+++ ENTRIES SUPPLIED
==> config.mk <==
export PLATFORM = sky130hd
export DESIGN_NAME = key_debouncer
export DESIGN_NICKNAME = d
export VERILOG_FILES = /design/src/rtl/key_debouncer.sv
export SDC_FILE = /design/constraint.sdc
export NUM_CORES = 1
export LEC_CHECK = 0
export BUFFER_PORTS_ARGS = -buffer_cell sky130_fd_sc_hd__buf_2
export CORE_MARGIN = 4
export CORE_UTILIZATION = 43
export DETAILED_ROUTE_END_ITERATION = 10
export MAX_ROUTING_LAYER = met4
export PLACE_DENSITY = 0.59
export RECOVER_POWER = 50
export SLEW_MARGIN = 20
export SYNTH_ARGS = -nofsm -noshare
export SYNTH_HDL_FRONTEND = slang
export SYNTH_SLANG_ARGS = --single-unit
==> constraint.sdc <==
create_clock -name clk -period 2.21 [get_ports clk]
set_input_delay 0.221 -clock clk [delete_from_list [all_inputs] [get_ports clk]]
set_output_delay 0.221 -clock clk [all_outputs]
set_load 0.02 [all_outputs]
--- src/rtl/mips_multicycle_ctrl.sv ---
// Main control FSM for the multicycle MIPS datapath (fetch/decode/execute/memory/writeback).
// Optional macro MIPS_CTRL_MEM_READY_EN: FETCH, MEMRD and MEMWR wait for mem_ready.
module mips_multicycle_ctrl #(
  parameter int OP_W = 6
) (
  input  logic            clk,
  input  logic            rst,
  input  logic [OP_W-1:0] opcode,
  input  logic            mem_ready,
  output logic            pc_write,
  output logic            pc_write_cond,
  output logic            pc_write_cond_ne,
  output logic            i_or_d,
  output logic            mem_read,
  output logic            mem_write,
  output logic            ir_write,
  output logic            mem_to_reg,
  output logic            reg_dst,
  output logic            reg_write,
  output logic            alu_src_a,
  output logic [1:0]      alu_src_b,
  output logic [1:0]      pc_source,
  output logic [OP_W-1:0] alu_op,
  output logic            instr_done,
  output logic            illegal_op
);

  localparam logic [OP_W-1:0] OP_RTYPE = 6'b000000;
  localparam logic [OP_W-1:0] OP_J     = 6'b000010;
  localparam logic [OP_W-1:0] OP_BEQ   = 6'b000100;
  localparam logic [OP_W-1:0] OP_BNE   = 6'b000101;
  localparam logic [OP_W-1:0] OP_ADDI  = 6'b001000;
  localparam logic [OP_W-1:0] OP_ADDIU = 6'b001001;
  localparam logic [OP_W-1:0] OP_SLTI  = 6'b001010;
  localparam logic [OP_W-1:0] OP_SLTIU = 6'b001011;
  localparam logic [OP_W-1:0] OP_ANDI  = 6'b001100;
  localparam logic [OP_W-1:0] OP_ORI   = 6'b001101;
  localparam logic [OP_W-1:0] OP_LW    = 6'b100011;
  localparam logic [OP_W-1:0] OP_SW    = 6'b101011;

  typedef enum logic [3:0] {
    S_RST, S_FETCH, S_DECODE, S_MEMADR, S_MEMRD, S_MEMWB, S_MEMWR,
    S_EXEC, S_ALUWB, S_BRANCH, S_IEXEC, S_IWB, S_JUMP, S_ILLEGAL
  } state_e;

  typedef struct packed {
    logic            pc_write;
    logic            pc_write_cond;
    logic            pc_write_cond_ne;
    logic            i_or_d;
    logic            mem_read;
    logic            mem_write;
    logic            ir_write;
    logic            mem_to_reg;
    logic            reg_dst;
    logic            reg_write;
    logic            alu_src_a;
    logic [1:0]      alu_src_b;
    logic [1:0]      pc_source;
    logic [OP_W-1:0] alu_op;
    logic            instr_done;
    logic            illegal_op;
  } ctrl_t;

  state_e          state_q, state_d;
  logic [OP_W-1:0] op_q, op_d;
  ctrl_t           ctrl_q;
  logic            stall;

`ifdef MIPS_CTRL_MEM_READY_EN
  assign stall = ~mem_ready;
`else
  logic unused_mem_ready;
  assign unused_mem_ready = mem_ready;
  assign stall            = 1'b0;
`endif

  function automatic ctrl_t decode_ctrl(input state_e s, input logic [OP_W-1:0] op);
    ctrl_t c;
    c = '0;
    case (s)
      S_FETCH:   begin c.mem_read = 1'b1; c.ir_write = 1'b1; c.pc_write = 1'b1;
                       c.alu_src_b = 2'b01; c.alu_op = OP_ADDI; end
      S_DECODE:  begin c.alu_src_b = 2'b11; c.alu_op = OP_ADDI; end
      S_MEMADR:  begin c.alu_src_a = 1'b1; c.alu_src_b = 2'b10; c.alu_op = OP_LW; end
      S_MEMRD:   begin c.mem_read = 1'b1; c.i_or_d = 1'b1; end
      S_MEMWB:   begin c.mem_to_reg = 1'b1; c.reg_write = 1'b1; c.instr_done = 1'b1; end
      S_MEMWR:   begin c.mem_write = 1'b1; c.i_or_d = 1'b1; c.instr_done = 1'b1; end
      S_EXEC:    begin c.alu_src_a = 1'b1; c.alu_op = OP_RTYPE; end
      S_ALUWB:   begin c.reg_dst = 1'b1; c.reg_write = 1'b1; c.instr_done = 1'b1; end
      S_BRANCH:  begin c.alu_src_a = 1'b1; c.alu_op = op; c.pc_source = 2'b01;
                       c.instr_done = 1'b1;
                       c.pc_write_cond    = (op == OP_BEQ);
                       c.pc_write_cond_ne = (op == OP_BNE); end
      S_IEXEC:   begin c.alu_src_a = 1'b1; c.alu_src_b = 2'b10; c.alu_op = op; end
      S_IWB:     begin c.reg_write = 1'b1; c.instr_done = 1'b1; end
      S_JUMP:    begin c.pc_write = 1'b1; c.pc_source = 2'b10; c.instr_done = 1'b1; end
      S_ILLEGAL: c.illegal_op = 1'b1;
      default:   c = '0;
    endcase
    return c;
  endfunction

  always_comb begin
    state_d = S_FETCH;
    op_d    = op_q;
    case (state_q)
      S_RST:    state_d = S_FETCH;
      S_FETCH:  state_d = stall ? S_FETCH : S_DECODE;
      S_DECODE: begin
        op_d = opcode;
        case (opcode)
          OP_LW, OP_SW:     state_d = S_MEMADR;
          OP_RTYPE:         state_d = S_EXEC;
          OP_BEQ, OP_BNE:   state_d = S_BRANCH;
          OP_ADDI, OP_ADDIU, OP_ANDI,
          OP_ORI, OP_SLTI, OP_SLTIU: state_d = S_IEXEC;
          OP_J:             state_d = S_JUMP;
          default:          state_d = S_ILLEGAL;
        endcase
      end
      S_MEMADR: state_d = (op_q == OP_LW) ? S_MEMRD : S_MEMWR;
      S_MEMRD:  state_d = stall ? S_MEMRD : S_MEMWB;
      S_MEMWR:  state_d = stall ? S_MEMWR : S_FETCH;
      S_EXEC:   state_d = S_ALUWB;
      S_IEXEC:  state_d = S_IWB;
      default:  state_d = S_FETCH;
    endcase
  end

  // NOTE: outputs are registered by decoding the *next* state, so they line up with
  // state_q in the same cycle without any combinational path from opcode.
  always_ff @(posedge clk or posedge rst) begin
    if (rst) begin
      state_q <= S_RST;
      op_q    <= '0;
      ctrl_q  <= '0;
    end else begin
      state_q <= state_d;
      op_q    <= op_d;
      ctrl_q  <= decode_ctrl(state_d, op_d);
    end
  end

  // While memory stalls, the IR/PC loads and MEMWR's completion wait for mem_ready.
  assign ir_write         = ctrl_q.ir_write & ~stall;
  assign pc_write         = ctrl_q.pc_write & ~(stall & (state_q == S_FETCH));
  assign instr_done       = ctrl_q.instr_done & ~(stall & (state_q == S_MEMWR));
  assign pc_write_cond    = ctrl_q.pc_write_cond;
  assign pc_write_cond_ne = ctrl_q.pc_write_cond_ne;
  assign i_or_d           = ctrl_q.i_or_d;
  assign mem_read         = ctrl_q.mem_read;
  assign mem_write        = ctrl_q.mem_write;
  assign mem_to_reg       = ctrl_q.mem_to_reg;
  assign reg_dst          = ctrl_q.reg_dst;
  assign reg_write        = ctrl_q.reg_write;
  assign alu_src_a        = ctrl_q.alu_src_a;
  assign alu_src_b        = ctrl_q.alu_src_b;
  assign pc_source        = ctrl_q.pc_source;
  assign alu_op           = ctrl_q.alu_op;
  assign illegal_op       = ctrl_q.illegal_op;

endmodule
[config.mk]
export PLATFORM = sky130hd
export DESIGN_NAME = comparator_exerciser
export DESIGN_NICKNAME = d
export VERILOG_FILES = /design/src/rtl/comparator_exerciser.sv
export SDC_FILE = /design/constraint.sdc
export NUM_CORES = 1
export LEC_CHECK = 0
export BUFFER_PORTS_ARGS = -buffer_cell sky130_fd_sc_hd__buf_2
export CAP_MARGIN = 10
export CELL_PAD_IN_SITES_DETAIL_PLACEMENT = 1
export CELL_PAD_IN_SITES_GLOBAL_PLACEMENT = 1
export CORE_ASPECT_RATIO = 1.4
export CORE_UTILIZATION = 37
export DETAILED_ROUTE_END_ITERATION = 8
export GPL_ROUTABILITY_DRIVEN = 1
export PLACE_DENSITY_LB_ADDON = 0.1
export SETUP_SLACK_MARGIN = 0.2
export SLEW_MARGIN = 5
export SYNTH_ARGS = -nofsm -noshare
export SYNTH_HDL_FRONTEND = slang
export SYNTH_SLANG_ARGS = --single-unit
export TNS_END_PERCENT = 5
[constraint.sdc]
create_clock -name clk -period 1.86 [get_ports clk]
set_input_delay 0.186 -clock clk [delete_from_list [all_inputs] [get_ports clk]]
set_output_delay 0.186 -clock clk [all_outputs]
set_load 0.03 [all_outputs]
++++++
=== YOUR TASK ===
Your task is to set down exactly the lines from the line containing "export SLEW_MARGIN = 5" to the end of the data above, including both ends.

=== EXPECTED ANSWER ===
export SLEW_MARGIN = 5
export SYNTH_ARGS = -nofsm -noshare
export SYNTH_HDL_FRONTEND = slang
export SYNTH_SLANG_ARGS = --single-unit
export TNS_END_PERCENT = 5
[constraint.sdc]
create_clock -name clk -period 1.86 [get_ports clk]
set_input_delay 0.186 -clock clk [delete_from_list [all_inputs] [get_ports clk]]
set_output_delay 0.186 -clock clk [all_outputs]
set_load 0.03 [all_outputs]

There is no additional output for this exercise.